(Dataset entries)
==> src/hdl/flss_pkg.sv <==
// ============================================================================
// Floppy logic state sequencer package
// Shared types, codes, item layouts and the sequencer PROM contents.
// ============================================================================
`default_nettype none

package flss_pkg;

    // Item layouts on the stream ports.
    localparam int IN_DATA_W  = 16;
    localparam int IN_USER_W  = 2;
    localparam int OUT_DATA_W = 48;
    localparam int OUT_USER_W = 1;

    typedef logic [1:0] t_action;
    localparam t_action ACT_TICK  = 2'd0;
    localparam t_action ACT_READ  = 2'd1;
    localparam t_action ACT_WRITE = 2'd2;

    typedef logic [3:0] t_switch;
    localparam t_switch SW_MOTOR_OFF = 4'd8;
    localparam t_switch SW_MOTOR_ON  = 4'd9;
    localparam t_switch SW_Q6_LOW    = 4'd12;
    localparam t_switch SW_Q6_HIGH   = 4'd13;
    localparam t_switch SW_Q7_LOW    = 4'd14;
    localparam t_switch SW_Q7_HIGH   = 4'd15;

    typedef logic [3:0] t_seq_op;
    localparam t_seq_op OP_CLEAR     = 4'h0;
    localparam t_seq_op OP_SHIFT_L0  = 4'h9;
    localparam t_seq_op OP_SHIFT_R   = 4'hA;
    localparam t_seq_op OP_LOAD      = 4'hB;
    localparam t_seq_op OP_SHIFT_L1  = 4'hD;

    localparam logic [7:0] DATA_IDLE    = 8'hFF;
    localparam logic [7:0] PROTECT_FLAG = 8'h80;
    localparam logic [7:0] LATCH_RESET  = 8'hFF;

    localparam logic [7:0] SEQ_ROM [0:255] = '{
        8'h18,8'h18,8'h18,8'h18,8'h0A,8'h0A,8'h0A,8'h0A,
        8'h18,8'h18,8'h18,8'h18,8'h18,8'h18,8'h18,8'h18,
        8'h2D,8'h2D,8'h38,8'h38,8'h0A,8'h0A,8'h0A,8'h0A,
        8'h28,8'h28,8'h28,8'h28,8'h28,8'h28,8'h28,8'h28,
        8'hD8,8'h38,8'h08,8'h28,8'h0A,8'h0A,8'h0A,8'h0A,
        8'h39,8'h39,8'h39,8'h39,8'h3B,8'h3B,8'h3B,8'h3B,
        8'hD8,8'h48,8'h48,8'h48,8'h0A,8'h0A,8'h0A,8'h0A,
        8'h48,8'h48,8'h48,8'h48,8'h48,8'h48,8'h48,8'h48,
        8'hD8,8'h58,8'hD8,8'h58,8'h0A,8'h0A,8'h0A,8'h0A,
        8'h58,8'h58,8'h58,8'h58,8'h58,8'h58,8'h58,8'h58,
        8'hD8,8'h68,8'hD8,8'h68,8'h0A,8'h0A,8'h0A,8'h0A,
        8'h68,8'h68,8'h68,8'h68,8'h68,8'h68,8'h68,8'h68,
        8'hD8,8'h78,8'hD8,8'h78,8'h0A,8'h0A,8'h0A,8'h0A,
        8'h78,8'h78,8'h78,8'h78,8'h78,8'h78,8'h78,8'h78,
        8'hD8,8'h88,8'hD8,8'h88,8'h0A,8'h0A,8'h0A,8'h0A,
        8'h08,8'h08,8'h88,8'h88,8'h08,8'h08,8'h88,8'h88,
        8'hD8,8'h98,8'hD8,8'h98,8'h0A,8'h0A,8'h0A,8'h0A,
        8'h98,8'h98,8'h98,8'h98,8'h98,8'h98,8'h98,8'h98,
        8'hD8,8'h29,8'hD8,8'hA8,8'h0A,8'h0A,8'h0A,8'h0A,
        8'hA8,8'hA8,8'hA8,8'hA8,8'hA8,8'hA8,8'hA8,8'hA8,
        8'hCD,8'hBD,8'hD8,8'hB8,8'h0A,8'h0A,8'h0A,8'h0A,
        8'hB9,8'hB9,8'hB9,8'hB9,8'hBB,8'hBB,8'hBB,8'hBB,
        8'hD9,8'h59,8'hD8,8'hC8,8'h0A,8'h0A,8'h0A,8'h0A,
        8'hC8,8'hC8,8'hC8,8'hC8,8'hC8,8'hC8,8'hC8,8'hC8,
        8'hD9,8'hD9,8'hD8,8'hA0,8'h0A,8'h0A,8'h0A,8'h0A,
        8'hD8,8'hD8,8'hD8,8'hD8,8'hD8,8'hD8,8'hD8,8'hD8,
        8'hD8,8'h08,8'hE8,8'hE8,8'h0A,8'h0A,8'h0A,8'h0A,
        8'hE8,8'hE8,8'hE8,8'hE8,8'hE8,8'hE8,8'hE8,8'hE8,
        8'hFD,8'hFD,8'hF8,8'hF8,8'h0A,8'h0A,8'h0A,8'h0A,
        8'hF8,8'hF8,8'hF8,8'hF8,8'hF8,8'hF8,8'hF8,8'hF8,
        8'hDD,8'h4D,8'hE0,8'hE0,8'h0A,8'h0A,8'h0A,8'h0A,
        8'h88,8'h88,8'h08,8'h08,8'h88,8'h88,8'h08,8'h08
    };

endpackage

`default_nettype wire

==> src/hdl/floppy_logic_state_sequencer_top.sv <==
// ============================================================================
// Floppy logic state sequencer
// Controller card core: PROM sequencer, data shifter, nibble writer, stepper.
// ============================================================================
// Usage:
// Each input item on the s_axis channel is a sequencer tick, a soft switch
// read or a soft switch write, selected by tuser. Every item produces exactly
// one result item on the m_axis channel with the read byte, the head
// position, the cell advance strobe, the surface write bit, an optional
// written nibble and the motor state. The write-back enable register is set
// through the cfg channel, which is always ready; the user must write it only
// while idle, as the block itself does not enforce this. An accepted item is
// held in an input register, and the sequencer step and the state update
// happen when it leaves that register, which also loads the result register.
// One item is taken in every cycle while the receiver does not stall, the
// step being a single PROM lookup and register update. When the receiver
// stalls, the result is held and the input register fills, after which
// s_axis_tready drops until the result is taken. Reset clears all state, sets
// the CPU latch to all ones and empties both registers.
`default_nettype none

module floppy_logic_state_sequencer_top #(
    parameter int NIBBLES_PER_TRACK = 6656,
    parameter int TRACK_COUNT       = 35
) (
    input  wire logic                           i_clk,
    input  wire logic                           i_rst_n,
    input  wire logic                           s_axis_tvalid,
    output logic                                s_axis_tready,
    // tdata: switch_addr[3:0], write_value[11:4], disk_present[12],
    // disk_bit[13], write_protected[14], zero[15].
    input  wire logic [flss_pkg::IN_DATA_W-1:0] s_axis_tdata,
    // tuser: action[1:0].
    input  wire logic [flss_pkg::IN_USER_W-1:0] s_axis_tuser,
    output logic                                m_axis_tvalid,
    input  wire logic                           m_axis_tready,
    // tdata: read_data[7:0], head_position[15:8], bit_advance[16],
    // write_data_bit[17], nibble_value[25:18], nibble_track[31:26],
    // nibble_position[44:32], motor_running[45], zero[47:46].
    output logic [flss_pkg::OUT_DATA_W-1:0]     m_axis_tdata,
    // tuser: nibble_write_valid[0].
    output logic [flss_pkg::OUT_USER_W-1:0]     m_axis_tuser,
    input  wire logic                           i_cfg_valid,
    output logic                                o_cfg_ready,
    input  wire logic                           i_cfg_data
);
    import flss_pkg::*;

    localparam int QT_RAW   = (TRACK_COUNT - 1) * 4;
    localparam int QT_LIMIT = (QT_RAW > 255) ? 255 : QT_RAW;
    localparam logic [8:0]  QT_LIMIT_W = 9'(QT_LIMIT);
    localparam logic [13:0] SLOT_WRAP  = 14'(NIBBLES_PER_TRACK);

    logic                  r_in_valid;
    logic [IN_DATA_W-1:0]  r_in_data;
    t_action               r_in_action;
    logic                  r_out_valid;
    logic [OUT_DATA_W-1:0] r_out_data;
    logic [OUT_USER_W-1:0] r_out_user;
    logic                  r_wb_en;

    logic [3:0]  r_seq, n_seq;
    logic [7:0]  r_shift, n_shift;
    logic [2:0]  r_cell, n_cell;
    logic [7:0]  r_wasm, n_wasm;
    logic [2:0]  r_wcnt, n_wcnt;
    logic [7:0]  r_latch, n_latch;
    logic [12:0] r_slot, n_slot;
    logic [7:0]  r_hq, n_hq;
    logic [3:0]  r_phase, n_phase;
    logic        r_motor, n_motor;
    logic        r_load, n_load;
    logic        r_write, n_write;

    logic                  fire;
    logic                  out_free;
    logic [OUT_DATA_W-1:0] n_out_data;
    logic [OUT_USER_W-1:0] n_out_user;

    assign out_free      = !r_out_valid || m_axis_tready;
    assign fire          = r_in_valid && out_free;
    assign s_axis_tready = !r_in_valid || out_free;
    assign m_axis_tvalid = r_out_valid;
    assign m_axis_tdata  = r_out_data;
    assign m_axis_tuser  = r_out_user;
    assign o_cfg_ready   = 1'b1;

    always_comb begin
        t_switch     sw;
        logic [7:0]  wval;
        logic        present;
        logic        dbit;
        logic        wp;
        logic [7:0]  rd;
        logic        do_tick;
        logic        rd_shift;
        logic        access;
        logic [3:0]  pbit;
        logic [1:0]  cur;
        logic        fwd;
        logic        back;
        logic [8:0]  up;
        logic        pulse;
        logic [7:0]  op;
        logic        adv;
        logic        nv;
        logic [7:0]  nval;
        logic [5:0]  ntrk;
        logic [12:0] npos;
        logic [13:0] slot_inc;

        sw      = t_switch'(r_in_data[3:0]);
        wval    = r_in_data[11:4];
        present = r_in_data[12];
        dbit    = r_in_data[13];
        wp      = r_in_data[14];

        n_seq   = r_seq;
        n_shift = r_shift;
        n_cell  = r_cell;
        n_wasm  = r_wasm;
        n_wcnt  = r_wcnt;
        n_latch = r_latch;
        n_slot  = r_slot;
        n_hq    = r_hq;
        n_phase = r_phase;
        n_motor = r_motor;
        n_load  = r_load;
        n_write = r_write;

        rd       = '0;
        do_tick  = 1'b0;
        rd_shift = 1'b0;
        adv      = 1'b0;
        nv       = 1'b0;
        nval     = '0;
        ntrk     = '0;
        npos     = '0;
        pbit     = 4'b0001 << sw[2:1];
        cur      = '0;
        fwd      = 1'b0;
        back     = 1'b0;
        up       = '0;
        pulse    = 1'b0;
        op       = '0;
        slot_inc = '0;

        access = (r_in_action == ACT_READ) || (r_in_action == ACT_WRITE);

        if (access) begin
            if (!sw[3]) begin
                if (sw[0]) begin
                    n_phase = r_phase | pbit;
                    if ((r_phase & pbit) == 4'd0) begin
                        cur  = r_hq[2:1];
                        fwd  = n_phase[2'(cur + 2'd1)];
                        back = n_phase[2'(cur + 2'd3)];
                        up   = {1'b0, r_hq} + 9'd2;
                        if (fwd && !back) begin
                            n_hq = (up > QT_LIMIT_W) ? QT_LIMIT_W[7:0] : up[7:0];
                        end else if (back && !fwd) begin
                            n_hq = (r_hq < 8'd2) ? 8'd0 : r_hq - 8'd2;
                        end
                    end
                end else begin
                    n_phase = r_phase & ~pbit;
                end
            end else begin
                case (sw)
                    SW_MOTOR_OFF: n_motor = 1'b0;
                    SW_MOTOR_ON:  n_motor = 1'b1;
                    SW_Q6_LOW:    n_load  = 1'b0;
                    SW_Q6_HIGH:   n_load  = 1'b1;
                    SW_Q7_LOW:    n_write = 1'b0;
                    SW_Q7_HIGH:   n_write = 1'b1;
                    default:      ;
                endcase
            end
        end

        case (r_in_action)
            ACT_TICK: begin
                do_tick = r_motor && present;
            end
            ACT_READ: begin
                if (sw == SW_Q6_LOW && !n_write && !n_load) begin
                    if (!present || !n_motor) begin
                        rd = DATA_IDLE;
                    end else begin
                        do_tick  = 1'b1;
                        rd_shift = 1'b1;
                    end
                end else if (sw == SW_Q6_HIGH && !n_write) begin
                    rd = (present && wp) ? PROTECT_FLAG : 8'd0;
                end
            end
            ACT_WRITE: begin
                if (n_write && sw == SW_Q6_HIGH) begin
                    n_latch = wval;
                end
            end
            default: ;
        endcase

        if (do_tick) begin
            pulse = (r_cell == 3'd4) && dbit;
            op    = SEQ_ROM[{r_seq, n_write, n_load, r_shift[7], !pulse}];
            case (t_seq_op'(op[3:0]))
                OP_CLEAR:    n_shift = '0;
                OP_SHIFT_L0: n_shift = {r_shift[6:0], 1'b0};
                OP_SHIFT_R:  n_shift = {wp, r_shift[7:1]};
                OP_LOAD:     n_shift = n_latch;
                OP_SHIFT_L1: n_shift = {r_shift[6:0], 1'b1};
                default:     ;
            endcase
            n_seq  = op[7:4];
            n_cell = r_cell + 3'd1;
            if (r_cell == 3'd7) begin
                adv = 1'b1;
                if (n_write) begin
                    n_wasm = {r_wasm[6:0], n_seq[3]};
                    n_wcnt = r_wcnt + 3'd1;
                    if (r_wcnt == 3'd7) begin
                        if (r_wb_en) begin
                            nv   = 1'b1;
                            nval = n_wasm;
                            ntrk = n_hq[7:2];
                            npos = r_slot;
                        end
                        slot_inc = {1'b0, r_slot} + 14'd1;
                        n_slot   = (slot_inc >= SLOT_WRAP) ? 13'd0 : slot_inc[12:0];
                    end
                end
            end
        end

        if (rd_shift) begin
            rd = n_shift;
        end

        n_out_data = {2'b00, n_motor, npos, ntrk, nval, n_seq[3], adv, n_hq, rd};
        n_out_user = nv;
    end

    always_ff @(posedge i_clk) begin
        if (!i_rst_n) begin
            r_in_valid  <= 1'b0;
            r_out_valid <= 1'b0;
            r_wb_en     <= 1'b0;
            r_seq       <= '0;
            r_shift     <= '0;
            r_cell      <= '0;
            r_wasm      <= '0;
            r_wcnt      <= '0;
            r_latch     <= LATCH_RESET;
            r_slot      <= '0;
            r_hq        <= '0;
            r_phase     <= '0;
            r_motor     <= 1'b0;
            r_load      <= 1'b0;
            r_write     <= 1'b0;
        end else begin
            if (i_cfg_valid) begin
                r_wb_en <= i_cfg_data;
            end
            if (s_axis_tready) begin
                r_in_valid <= s_axis_tvalid;
            end
            if (out_free) begin
                r_out_valid <= r_in_valid;
            end
            if (fire) begin
                r_seq   <= n_seq;
                r_shift <= n_shift;
                r_cell  <= n_cell;
                r_wasm  <= n_wasm;
                r_wcnt  <= n_wcnt;
                r_latch <= n_latch;
                r_slot  <= n_slot;
                r_hq    <= n_hq;
                r_phase <= n_phase;
                r_motor <= n_motor;
                r_load  <= n_load;
                r_write <= n_write;
            end
        end
    end

    always_ff @(posedge i_clk) begin
        if (s_axis_tready && s_axis_tvalid) begin
            r_in_data   <= s_axis_tdata;
            r_in_action <= t_action'(s_axis_tuser);
        end
        if (fire) begin
            r_out_data <= n_out_data;
            r_out_user <= n_out_user;
        end
    end

endmodule

`default_nettype wire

> [EXERCISE]: Lines in the data containing the string "ntrk" are to be counted; give that number alone.

> [EXERCISE RESULT]: 4